+++ DATA UNDER STUDY

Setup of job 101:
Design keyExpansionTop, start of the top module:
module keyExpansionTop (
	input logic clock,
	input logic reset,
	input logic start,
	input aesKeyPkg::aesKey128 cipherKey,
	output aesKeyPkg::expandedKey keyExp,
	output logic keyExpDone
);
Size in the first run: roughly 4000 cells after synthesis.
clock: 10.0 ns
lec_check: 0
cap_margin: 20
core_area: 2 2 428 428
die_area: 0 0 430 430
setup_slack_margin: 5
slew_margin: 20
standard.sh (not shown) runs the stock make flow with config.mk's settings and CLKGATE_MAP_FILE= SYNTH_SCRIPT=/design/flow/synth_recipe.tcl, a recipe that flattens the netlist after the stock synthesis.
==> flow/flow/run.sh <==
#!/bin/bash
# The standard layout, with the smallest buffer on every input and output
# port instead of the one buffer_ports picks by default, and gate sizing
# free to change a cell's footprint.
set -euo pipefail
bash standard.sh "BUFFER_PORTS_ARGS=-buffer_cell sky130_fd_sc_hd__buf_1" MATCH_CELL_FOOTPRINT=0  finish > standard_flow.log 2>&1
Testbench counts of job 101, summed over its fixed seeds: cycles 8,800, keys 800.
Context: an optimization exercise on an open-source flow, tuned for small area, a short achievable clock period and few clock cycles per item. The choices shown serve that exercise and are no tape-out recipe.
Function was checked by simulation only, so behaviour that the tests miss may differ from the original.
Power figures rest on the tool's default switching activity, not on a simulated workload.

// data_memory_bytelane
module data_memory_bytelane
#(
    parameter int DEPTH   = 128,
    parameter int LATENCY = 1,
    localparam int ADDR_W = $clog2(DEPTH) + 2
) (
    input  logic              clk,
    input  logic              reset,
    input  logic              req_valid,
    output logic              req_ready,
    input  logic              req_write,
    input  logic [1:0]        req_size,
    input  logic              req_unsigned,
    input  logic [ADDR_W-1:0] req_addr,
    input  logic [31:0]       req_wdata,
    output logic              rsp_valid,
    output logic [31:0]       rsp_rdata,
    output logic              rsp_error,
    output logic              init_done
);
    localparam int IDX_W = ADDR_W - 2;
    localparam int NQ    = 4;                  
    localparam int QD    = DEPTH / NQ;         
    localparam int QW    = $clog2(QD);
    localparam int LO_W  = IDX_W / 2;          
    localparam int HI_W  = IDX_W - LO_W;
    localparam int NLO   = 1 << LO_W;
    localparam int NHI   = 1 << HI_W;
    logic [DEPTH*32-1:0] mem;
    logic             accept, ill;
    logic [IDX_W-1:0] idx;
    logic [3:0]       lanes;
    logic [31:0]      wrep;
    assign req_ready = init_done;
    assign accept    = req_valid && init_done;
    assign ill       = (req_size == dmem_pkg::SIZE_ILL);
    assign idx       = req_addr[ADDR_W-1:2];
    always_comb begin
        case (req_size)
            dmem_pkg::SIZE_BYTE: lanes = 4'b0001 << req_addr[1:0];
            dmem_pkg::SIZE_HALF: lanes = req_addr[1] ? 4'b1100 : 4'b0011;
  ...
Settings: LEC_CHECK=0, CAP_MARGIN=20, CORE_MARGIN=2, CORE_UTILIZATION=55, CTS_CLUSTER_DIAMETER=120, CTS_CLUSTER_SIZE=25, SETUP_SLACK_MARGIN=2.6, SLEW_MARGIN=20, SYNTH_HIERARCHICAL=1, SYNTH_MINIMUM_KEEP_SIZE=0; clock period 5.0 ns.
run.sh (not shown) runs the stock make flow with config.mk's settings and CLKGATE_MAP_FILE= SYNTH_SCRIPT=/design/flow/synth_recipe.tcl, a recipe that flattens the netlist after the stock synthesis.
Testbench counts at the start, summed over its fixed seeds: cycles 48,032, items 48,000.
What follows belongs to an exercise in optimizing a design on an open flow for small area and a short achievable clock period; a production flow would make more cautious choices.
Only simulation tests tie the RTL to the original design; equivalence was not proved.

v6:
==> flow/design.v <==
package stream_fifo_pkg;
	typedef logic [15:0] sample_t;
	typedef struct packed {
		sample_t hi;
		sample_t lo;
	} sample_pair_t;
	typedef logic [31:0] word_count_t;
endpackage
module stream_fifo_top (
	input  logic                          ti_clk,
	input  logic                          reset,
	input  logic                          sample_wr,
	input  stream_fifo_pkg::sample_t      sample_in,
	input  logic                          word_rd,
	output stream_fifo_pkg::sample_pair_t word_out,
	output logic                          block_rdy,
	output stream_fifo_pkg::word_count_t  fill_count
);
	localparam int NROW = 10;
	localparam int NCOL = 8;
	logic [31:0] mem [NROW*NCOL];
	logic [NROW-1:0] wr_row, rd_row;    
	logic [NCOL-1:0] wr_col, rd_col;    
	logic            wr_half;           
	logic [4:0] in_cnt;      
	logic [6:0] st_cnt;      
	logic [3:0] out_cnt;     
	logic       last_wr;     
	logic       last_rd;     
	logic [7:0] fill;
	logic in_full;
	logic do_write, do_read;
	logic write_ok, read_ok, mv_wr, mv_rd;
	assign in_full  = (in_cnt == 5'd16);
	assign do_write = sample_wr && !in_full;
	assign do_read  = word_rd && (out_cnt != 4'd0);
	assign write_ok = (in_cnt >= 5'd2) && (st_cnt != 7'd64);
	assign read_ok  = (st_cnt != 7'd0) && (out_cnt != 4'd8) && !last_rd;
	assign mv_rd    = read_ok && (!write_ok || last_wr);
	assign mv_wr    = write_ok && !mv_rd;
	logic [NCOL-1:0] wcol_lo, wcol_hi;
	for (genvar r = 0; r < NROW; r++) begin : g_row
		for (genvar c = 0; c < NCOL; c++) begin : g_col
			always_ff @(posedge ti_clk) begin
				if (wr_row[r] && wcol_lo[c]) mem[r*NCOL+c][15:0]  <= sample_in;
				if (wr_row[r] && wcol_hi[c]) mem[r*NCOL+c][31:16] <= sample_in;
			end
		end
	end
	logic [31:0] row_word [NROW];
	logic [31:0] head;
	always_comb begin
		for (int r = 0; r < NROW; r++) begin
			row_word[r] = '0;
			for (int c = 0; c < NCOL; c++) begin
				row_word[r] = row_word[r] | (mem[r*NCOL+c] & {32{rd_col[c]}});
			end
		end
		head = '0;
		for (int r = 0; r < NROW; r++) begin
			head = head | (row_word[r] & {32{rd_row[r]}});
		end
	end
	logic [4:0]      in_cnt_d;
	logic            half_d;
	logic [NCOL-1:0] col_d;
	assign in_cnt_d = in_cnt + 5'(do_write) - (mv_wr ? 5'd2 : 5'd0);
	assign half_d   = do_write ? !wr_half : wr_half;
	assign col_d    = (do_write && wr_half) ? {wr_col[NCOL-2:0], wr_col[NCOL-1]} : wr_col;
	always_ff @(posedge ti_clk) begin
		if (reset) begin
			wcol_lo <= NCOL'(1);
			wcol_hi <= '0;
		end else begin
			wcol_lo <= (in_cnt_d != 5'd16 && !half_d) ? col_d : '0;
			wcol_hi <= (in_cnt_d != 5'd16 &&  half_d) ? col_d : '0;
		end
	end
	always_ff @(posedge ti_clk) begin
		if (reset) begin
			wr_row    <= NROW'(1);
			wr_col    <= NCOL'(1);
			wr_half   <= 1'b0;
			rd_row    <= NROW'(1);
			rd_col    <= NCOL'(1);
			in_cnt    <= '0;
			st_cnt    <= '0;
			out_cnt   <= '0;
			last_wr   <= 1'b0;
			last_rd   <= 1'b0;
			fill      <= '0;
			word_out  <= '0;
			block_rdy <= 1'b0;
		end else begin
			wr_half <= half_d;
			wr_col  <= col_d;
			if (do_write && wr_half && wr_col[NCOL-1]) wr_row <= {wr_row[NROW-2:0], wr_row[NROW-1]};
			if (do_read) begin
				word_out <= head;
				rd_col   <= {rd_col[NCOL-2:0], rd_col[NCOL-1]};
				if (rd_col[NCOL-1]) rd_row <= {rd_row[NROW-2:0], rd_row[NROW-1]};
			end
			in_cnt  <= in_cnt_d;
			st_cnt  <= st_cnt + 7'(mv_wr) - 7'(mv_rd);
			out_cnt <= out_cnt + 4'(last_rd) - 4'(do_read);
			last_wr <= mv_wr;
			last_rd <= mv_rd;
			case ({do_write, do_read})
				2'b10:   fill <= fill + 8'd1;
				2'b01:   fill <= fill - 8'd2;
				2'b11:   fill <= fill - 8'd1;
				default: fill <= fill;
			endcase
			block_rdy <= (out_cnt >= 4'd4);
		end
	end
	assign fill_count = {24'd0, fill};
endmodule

++++++

_EXERCISE DIRECTIONS_.
The reply should consist solely of the lines above from the one that has "output logic keyExpDone" through the one that has "# The standard", reproduced exactly.

_TASK RESPONSE_.
	output logic keyExpDone
);
Size in the first run: roughly 4000 cells after synthesis.
clock: 10.0 ns
lec_check: 0
cap_margin: 20
core_area: 2 2 428 428
die_area: 0 0 430 430
setup_slack_margin: 5
slew_margin: 20
standard.sh (not shown) runs the stock make flow with config.mk's settings and CLKGATE_MAP_FILE= SYNTH_SCRIPT=/design/flow/synth_recipe.tcl, a recipe that flattens the netlist after the stock synthesis.
==> flow/flow/run.sh <==
#!/bin/bash
# The standard layout, with the smallest buffer on every input and output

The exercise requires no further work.